Создание живописного полотна столь огромной силы, утверждают в своих книгах Донна Тартт и Трейси Шевалье, возможно только при наличии внутренней свободы, и такой свободой обладают и Вермеер, и Фабрициус, и укрытый в доме с зеленым звонком Хоби – единственный по-настоящему счастливый персонаж «Щегла». Создание шедевра –встреча его автора с самим собой, но и для тех, кто находится рядом, акт творчества означает освобождение, спасение. Вермеер своей картиной спасает Грит от бесчестия. Картина Фабрициуса, спрятанная в наволочке, сперва не дает оставшемуся сиротой тринадцатилетнему Тео окончательно потерять себя, а затем поиски пропавшего полотна приводят его к пониманию собственных нужд и собственного предназначения, освобождают от многолетнего груза проблем. Не из этого ли чувства внутренней свободы, где единственный, но очень строгий судья – собственная совесть, выросла знаменитая американская мечта? И не эта ли мечта, общая для двух наций, заставляет американских писательниц оглядываться назад и искать поддержки у своих голландских предков-живописцев? Сотни раз раскритикованная и осмеянная, великая американская мечта заново формулируется в двух романах о голландских художниках: «будь свободен». Есть в романах Донны Тартт и Трейси Шевалье и пародия на «американскую мечту»: у Шевалье это Ван Рейвен – богач и кутила, которому «нечего больше хотеть» (это уже наш классик, песенный), у Тартт – сам Тео, смачно, по-фицджеральдовски отправляющий дорогое ожерелье в резиновый сапог любимой женщины. Но не это – мечта, и таким мечтам обе писательницы противопоставили мечту о настоящей свободе, которая творить великие полотна, благодаря которым «мы можем говорить друг с другом сквозь время» (6).

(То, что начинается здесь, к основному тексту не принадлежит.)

==> src/rtl/axi_rd_burst_splitter.sv <==
// AXI4 read burst splitter: reissues upstream bursts of up to 256 beats as downstream
// sub-bursts of at most MAX_BEATS beats. Optional macro AXI_RD_SPLIT_ERR_STICKY_EN.
module axi_rd_burst_splitter #(
   parameter int unsigned ID_WIDTH   = 4,
   parameter int unsigned ADDR_WIDTH = 32,
   parameter int unsigned DATA_WIDTH = 64,
   parameter int unsigned MAX_BEATS  = 16
) (
   input  logic                  ACLK,
   input  logic                  ARESET,
   // Upstream AR
   input  logic [ID_WIDTH-1:0]   S_ARID,
   input  logic [ADDR_WIDTH-1:0] S_ARADDR,
   input  logic [7:0]            S_ARLEN,
   input  logic [2:0]            S_ARSIZE,
   input  logic [1:0]            S_ARBURST,
   input  logic                  S_ARVALID,
   output logic                  S_ARREADY,
   // Upstream R
   output logic [ID_WIDTH-1:0]   S_RID,
   output logic [DATA_WIDTH-1:0] S_RDATA,
   output logic [1:0]            S_RRESP,
   output logic                  S_RLAST,
   output logic                  S_RVALID,
   input  logic                  S_RREADY,
   // Downstream AR
   output logic [ID_WIDTH-1:0]   M_ARID,
   output logic [ADDR_WIDTH-1:0] M_ARADDR,
   output logic [7:0]            M_ARLEN,
   output logic [2:0]            M_ARSIZE,
   output logic [1:0]            M_ARBURST,
   output logic                  M_ARVALID,
   input  logic                  M_ARREADY,
   // Downstream R
   input  logic [ID_WIDTH-1:0]   M_RID,
   input  logic [DATA_WIDTH-1:0] M_RDATA,
   input  logic [1:0]            M_RRESP,
   input  logic                  M_RLAST,
   input  logic                  M_RVALID,
   output logic                  M_RREADY
);

   typedef enum logic [1:0] {StIdle, StIssue, StData} state_e;

   localparam logic [1:0] BurstIncr = 2'd1;
   localparam logic [8:0] MaxBeats  = 9'(MAX_BEATS);

   state_e                state_q, state_d;
   logic [ID_WIDTH-1:0]   id_q, id_d;
   logic [ADDR_WIDTH-1:0] addr_q, addr_d;
   logic [2:0]            size_q, size_d;
   logic [1:0]            burst_q, burst_d;
   logic [8:0]            remaining_q, remaining_d;
   logic [8:0]            sub_beats_q, sub_beats_d;

   logic [8:0]            next_beats;
   logic [ADDR_WIDTH-1:0] addr_step;
   logic                  r_hs;
   logic                  last_hs;
   logic                  final_sub;
   logic                  unused_rid;

   // The downstream slave echoes our ID; the latched upstream ID is returned instead.
   assign unused_rid = ^M_RID;

   assign next_beats = (remaining_q > MaxBeats) ? MaxBeats : remaining_q;
   assign addr_step  = ADDR_WIDTH'(sub_beats_q) << size_q;
   assign r_hs       = (state_q == StData) && M_RVALID && S_RREADY;
   assign last_hs    = r_hs && M_RLAST;
   assign final_sub  = (remaining_q == sub_beats_q);

   always_comb begin
      S_ARREADY = (state_q == StIdle) && !ARESET;
      M_ARVALID = (state_q == StIssue);
      M_ARID    = id_q;
      M_ARADDR  = addr_q;
      M_ARLEN   = 8'(next_beats - 9'd1);
      M_ARSIZE  = size_q;
      M_ARBURST = burst_q;
      M_RREADY  = (state_q == StData) && S_RREADY;
      S_RVALID  = (state_q == StData) && M_RVALID;
      S_RID     = id_q;
      S_RDATA   = M_RDATA;
      // Intermediate sub-burst RLASTs are hidden from the upstream master.
      S_RLAST   = (state_q == StData) && M_RLAST && final_sub;
   end

   always_comb begin
      state_d     = state_q;
      id_d        = id_q;
      addr_d      = addr_q;
      size_d      = size_q;
      burst_d     = burst_q;
      remaining_d = remaining_q;
      sub_beats_d = sub_beats_q;
      unique case (state_q)
         StIdle: begin
            if (S_ARVALID) begin
               id_d        = S_ARID;
               addr_d      = S_ARADDR;
               size_d      = S_ARSIZE;
               burst_d     = S_ARBURST;
               remaining_d = {1'b0, S_ARLEN} + 9'd1;
               state_d     = StIssue;
            end
         end
         StIssue: begin
            if (M_ARREADY) begin
               sub_beats_d = next_beats;
               state_d     = StData;
            end
         end
         StData: begin
            if (last_hs) begin
               remaining_d = remaining_q - sub_beats_q;
               if (final_sub) begin
                  state_d = StIdle;
               end else begin
                  // FIXED re-reads the same address; WRAP never gets here (single sub-burst).
                  if (burst_q == BurstIncr) begin
                     addr_d = addr_q + addr_step;
                  end
                  state_d = StIssue;
               end
            end
         end
         default: state_d = StIdle;
      endcase
   end

   always_ff @(posedge ACLK) begin
      if (ARESET) begin
         state_q     <= StIdle;
         id_q        <= '0;
         addr_q      <= '0;
         size_q      <= '0;
         burst_q     <= '0;
         remaining_q <= '0;
         sub_beats_q <= '0;
      end else begin
         state_q     <= state_d;
         id_q        <= id_d;
         addr_q      <= addr_d;
         size_q      <= size_d;
         burst_q     <= burst_d;
         remaining_q <= remaining_d;
         sub_beats_q <= sub_beats_d;
      end
   end

`ifdef AXI_RD_SPLIT_ERR_STICKY_EN
   logic [1:0] err_q, err_d;

   // First SLVERR/DECERR of a burst is held until the upstream last beat.
   always_comb begin
      err_d = err_q;
      if (r_hs) begin
         if (S_RLAST) begin
            err_d = 2'b00;
         end else if ((err_q == 2'b00) && M_RRESP[1]) begin
            err_d = M_RRESP;
         end
      end
   end

   always_ff @(posedge ACLK) begin
      if (ARESET) begin
         err_q <= 2'b00;
      end else begin
         err_q <= err_d;
      end
   end

   assign S_RRESP = (err_q > M_RRESP) ? err_q : M_RRESP;
`else
   assign S_RRESP = M_RRESP;
`endif

endmodule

В завершение этой статьи остается сказать лишь, что американские писательницы по всем обозначенным пунктам оказались отличными переводчицами с языка голландской культуры. Формальные ошибки в романах-«переводах» не в счет. Трейси Шевалье и Донне Тартт удалось нащупать нерв, связывающий две культуры, оживить в своих романах порядком подзабытую «линию Голландия – Америка», оглянуться назад и напомнить своим соотечественникам, да и зарубежным читателям тоже, «с чего все начиналось», в надежде, что возвращение к первоначальным смыслам социокультурных понятий все-таки возможно. И в этом смысле лучшего перевода нельзя и придумать.

 

 

Примечания:

1. См. работу У. Эко о литературном переводе «Сказать почти то же самое. Опыты о переводе». – М: АСТ. Corpus, 2015. – 736 с.

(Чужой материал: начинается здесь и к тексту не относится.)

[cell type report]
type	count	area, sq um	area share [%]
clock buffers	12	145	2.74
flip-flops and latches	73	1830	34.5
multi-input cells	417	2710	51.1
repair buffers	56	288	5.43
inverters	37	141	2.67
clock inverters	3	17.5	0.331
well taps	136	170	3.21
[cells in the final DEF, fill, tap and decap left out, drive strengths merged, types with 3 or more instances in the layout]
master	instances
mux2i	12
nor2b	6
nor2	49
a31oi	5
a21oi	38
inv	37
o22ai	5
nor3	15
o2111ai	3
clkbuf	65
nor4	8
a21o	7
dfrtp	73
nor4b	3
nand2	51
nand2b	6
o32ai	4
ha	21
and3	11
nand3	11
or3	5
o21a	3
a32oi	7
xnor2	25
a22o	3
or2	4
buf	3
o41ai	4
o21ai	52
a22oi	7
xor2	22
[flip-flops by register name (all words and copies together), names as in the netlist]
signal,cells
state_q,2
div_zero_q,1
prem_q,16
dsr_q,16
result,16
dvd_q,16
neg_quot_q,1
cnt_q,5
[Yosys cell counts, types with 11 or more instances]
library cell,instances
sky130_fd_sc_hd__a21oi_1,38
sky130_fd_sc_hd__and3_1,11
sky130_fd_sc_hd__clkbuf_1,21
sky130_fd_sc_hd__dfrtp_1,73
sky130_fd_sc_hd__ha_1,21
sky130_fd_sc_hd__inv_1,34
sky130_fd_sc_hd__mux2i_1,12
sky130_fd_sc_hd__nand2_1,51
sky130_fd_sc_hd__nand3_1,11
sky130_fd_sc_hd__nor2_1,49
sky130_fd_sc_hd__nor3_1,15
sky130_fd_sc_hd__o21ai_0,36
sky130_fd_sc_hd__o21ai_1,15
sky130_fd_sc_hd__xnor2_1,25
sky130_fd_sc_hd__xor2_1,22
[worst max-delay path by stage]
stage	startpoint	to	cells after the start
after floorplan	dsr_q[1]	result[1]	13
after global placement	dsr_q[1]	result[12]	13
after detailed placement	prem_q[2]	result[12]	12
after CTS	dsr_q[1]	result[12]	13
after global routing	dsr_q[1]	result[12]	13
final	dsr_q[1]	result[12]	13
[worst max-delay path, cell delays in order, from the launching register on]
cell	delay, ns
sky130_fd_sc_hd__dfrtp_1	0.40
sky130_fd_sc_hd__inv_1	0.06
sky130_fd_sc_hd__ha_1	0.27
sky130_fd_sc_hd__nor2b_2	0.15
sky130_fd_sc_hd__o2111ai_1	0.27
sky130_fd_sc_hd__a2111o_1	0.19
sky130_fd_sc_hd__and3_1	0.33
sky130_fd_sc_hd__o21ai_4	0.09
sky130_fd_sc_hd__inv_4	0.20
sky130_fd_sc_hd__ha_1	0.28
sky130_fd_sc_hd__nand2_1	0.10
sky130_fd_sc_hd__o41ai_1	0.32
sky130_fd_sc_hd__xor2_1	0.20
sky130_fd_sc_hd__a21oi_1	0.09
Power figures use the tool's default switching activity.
--- src/rtl/spi_mem_bridge.sv ---
`default_nettype none
// +--------------------------------------------------------------------------+
// | spi_mem_bridge: mode-0 SPI slave bridge to a DEPTH-byte config memory   |
// |   with NUM_FLAGS sticky flags. Optional SPI_AUTOINC_EN: burst addr incr. |
// | Revision: 1.0                                                            |
// +--------------------------------------------------------------------------+
module spi_mem_bridge #(
    parameter int DEPTH     = 115,
    parameter int NUM_FLAGS = 3
) (
    input  logic                 clk,
    input  logic                 reset_n,
    input  logic                 sclk,
    input  logic                 mosi,
    input  logic                 ss_n,
    output logic                 miso,
    output logic [DEPTH*8-1:0]   all_data_out,
    output logic [NUM_FLAGS-1:0] flags_out,
    output logic                 byte_valid,
    output logic                 instr_done,
    output logic                 err
);
    localparam int          c_AW    = (DEPTH > 1) ? $clog2(DEPTH) : 1;
    localparam logic [16:0] c_DEPTH = 17'(DEPTH);

    typedef enum logic [2:0] {
        S_IDLE, S_INSTR, S_ADDR_H, S_ADDR_L, S_WRITE, S_READ, S_IGNORE
    } state_t;

    state_t                r_state;
    logic [2:0]            r_sclk_s;
    logic [1:0]            r_mosi_s;
    logic [2:0]            r_ss_s;
    logic [2:0]            r_bit_cnt;
    logic [6:0]            r_shift;
    logic [7:0]            r_rx;
    logic                  r_byte_done;
    logic [15:0]           r_addr;
    logic [7:0]            r_tx;
    logic                  r_is_write;
    logic                  r_did;
    logic [NUM_FLAGS-1:0]  r_flags;
    logic [7:0]            r_mem [DEPTH];

    logic                  w_sclk_rise;
    logic                  w_sclk_fall;
    logic                  w_ss_n;
    logic                  w_ss_fall;
    logic                  w_ss_rise;
    logic [15:0]           w_cur_addr;
    logic [15:0]           w_next_addr;
    logic                  w_in_range;
    logic [7:0]            w_mem_rd;
    logic                  w_flag_ok;
    logic [NUM_FLAGS-1:0]  w_flag_mask;

    assign w_sclk_rise = r_sclk_s[1] & ~r_sclk_s[2];
    assign w_sclk_fall = ~r_sclk_s[1] & r_sclk_s[2];
    assign w_ss_n      = r_ss_s[1];
    assign w_ss_fall   = ~r_ss_s[1] & r_ss_s[2];
    assign w_ss_rise   = r_ss_s[1] & ~r_ss_s[2];

    // The low address byte is still in r_rx when ADDR_L completes.
    assign w_cur_addr  = (r_state == S_ADDR_L) ? {r_addr[15:8], r_rx} : r_addr;
    assign w_in_range  = ({1'b0, w_cur_addr} < c_DEPTH);
    assign w_mem_rd    = w_in_range ? r_mem[w_cur_addr[c_AW-1:0]] : 8'h00;
`ifdef SPI_AUTOINC_EN
    assign w_next_addr = w_cur_addr + 16'd1;
`else
    assign w_next_addr = w_cur_addr;
`endif
    assign w_flag_ok   = ({1'b0, r_rx[3:0]} < 5'(NUM_FLAGS));
    assign w_flag_mask = NUM_FLAGS'(1) << r_rx[3:0];
    assign flags_out   = r_flags;

    // Select synchroniser resets low so a reset in mid-frame never fakes a falling edge.
    always_ff @(posedge clk or negedge reset_n) begin
        if (!reset_n) begin
            r_sclk_s    <= '0;
            r_mosi_s    <= '0;
            r_ss_s      <= '0;
            r_bit_cnt   <= '0;
            r_shift     <= '0;
            r_rx        <= '0;
            r_byte_done <= 1'b0;
        end else begin
            r_sclk_s    <= {r_sclk_s[1:0], sclk};
            r_mosi_s    <= {r_mosi_s[0], mosi};
            r_ss_s      <= {r_ss_s[1:0], ss_n};
            r_byte_done <= 1'b0;
            if (w_ss_n || r_state == S_IDLE) begin
                r_bit_cnt <= '0;
            end else if (w_sclk_rise) begin
                r_bit_cnt <= r_bit_cnt + 3'd1;
                r_shift   <= {r_shift[5:0], r_mosi_s[1]};
                if (r_bit_cnt == 3'd7) begin
                    r_rx        <= {r_shift, r_mosi_s[1]};
                    r_byte_done <= 1'b1;
                end
            end
        end
    end

    always_ff @(posedge clk or negedge reset_n) begin
        if (!reset_n) begin
            r_state    <= S_IDLE;
            r_addr     <= '0;
            r_tx       <= '0;
            r_is_write <= 1'b0;
            r_did      <= 1'b0;
            r_flags    <= '0;
            miso       <= 1'b0;
            byte_valid <= 1'b0;
            instr_done <= 1'b0;
            err        <= 1'b0;
            for (int i = 0; i < DEPTH; i++) r_mem[i] <= '0;
        end else begin
            byte_valid <= 1'b0;
            instr_done <= 1'b0;
            err        <= 1'b0;
            if (w_ss_rise) begin
                r_state    <= S_IDLE;
                instr_done <= r_did;
                r_did      <= 1'b0;
                miso       <= 1'b0;
            end else if (r_state == S_IDLE) begin
                miso <= 1'b0;
                if (w_ss_fall) begin
                    r_state <= S_INSTR;
                    r_did   <= 1'b0;
                end
            end else begin
                if (r_state == S_READ && w_sclk_fall) begin
                    miso <= r_tx[7];
                    r_tx <= {r_tx[6:0], 1'b0};
                end else if (r_state != S_READ) begin
                    miso <= 1'b0;
                end
                if (r_byte_done) begin
                    byte_valid <= 1'b1;
                    case (r_state)
                        S_INSTR: begin
                            if (r_rx == 8'h01 || r_rx == 8'h02) begin
                                r_is_write <= (r_rx == 8'h01);
                                r_state    <= S_ADDR_H;
                            end else if (r_rx[7:4] == 4'h1 && w_flag_ok) begin
                                r_flags <= r_flags | w_flag_mask;
                                r_did   <= 1'b1;
                                r_state <= S_IGNORE;
                            end else if (r_rx[7:4] == 4'h2 && w_flag_ok) begin
                                r_flags <= r_flags & ~w_flag_mask;
                                r_did   <= 1'b1;
                                r_state <= S_IGNORE;
                            end else begin
                                err     <= 1'b1;
                                r_state <= S_IGNORE;
                            end
                        end
                        S_ADDR_H: begin
                            r_addr[15:8] <= r_rx;
                            r_state      <= S_ADDR_L;
                        end
                        S_ADDR_L: begin
                            if (r_is_write) begin
                                r_addr  <= w_cur_addr;
                                r_state <= S_WRITE;
                            end else begin
                                r_tx    <= w_mem_rd;
                                err     <= ~w_in_range;
                                r_addr  <= w_next_addr;
                                r_state <= S_READ;
                            end
                        end
                        S_WRITE: begin
                            if (w_in_range) r_mem[w_cur_addr[c_AW-1:0]] <= r_rx;
                            else            err <= 1'b1;
                            r_addr <= w_next_addr;
                            r_did  <= 1'b1;
                        end
                        S_READ: begin
                            r_tx   <= w_mem_rd;
                            err    <= ~w_in_range;
                            r_addr <= w_next_addr;
                            r_did  <= 1'b1;
                        end
                        default: ;
                    endcase
                end
            end
        end
    end

    always_ff @(posedge clk or negedge reset_n) begin
        if (!reset_n) begin
            all_data_out <= '0;
        end else begin
            for (int i = 0; i < DEPTH; i++) all_data_out[8*i +: 8] <= r_mem[i];
        end
    end
endmodule
`default_nettype wire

2. Мария Степанова. Родина «Щегла» // Коммерсант. Weekend от 21.11.2014. – электронный ресурс: http://www.kommersant.ru/doc/2608938.

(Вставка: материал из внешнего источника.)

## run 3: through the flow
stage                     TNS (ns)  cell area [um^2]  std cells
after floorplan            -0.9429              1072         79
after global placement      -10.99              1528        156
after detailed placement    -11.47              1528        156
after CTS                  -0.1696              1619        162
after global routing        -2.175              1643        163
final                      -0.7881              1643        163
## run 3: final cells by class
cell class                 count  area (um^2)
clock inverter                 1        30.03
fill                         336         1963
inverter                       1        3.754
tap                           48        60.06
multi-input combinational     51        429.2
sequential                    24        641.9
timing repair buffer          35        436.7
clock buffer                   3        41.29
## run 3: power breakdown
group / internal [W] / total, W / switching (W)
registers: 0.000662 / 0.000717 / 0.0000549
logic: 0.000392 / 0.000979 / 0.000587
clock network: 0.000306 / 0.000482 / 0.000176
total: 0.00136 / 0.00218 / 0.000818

3. См. биографическую справку о Йоханнесе Вермеере в кн. KarlSchultz. Vermeer. The Complete Works (Basic Art Series). Taschen (Englishedition), 2013. – 258 p.

4. JaapGoedegebuure. Nederlandseliteratuur 1960 – 1988. De Arbeiderspers, Amsterdam, 1989. – p. 42.

5. Трейси Шевалье. Девушка с жемчужной сережкой. – пер. Р. Бобровой, 2004. – электронное издание ЛитРес.

6. Донна Тартт. Щегол. – пер. с англ. А. Завозовой. – М: АСТ Corpus, 2014. – стр. 827.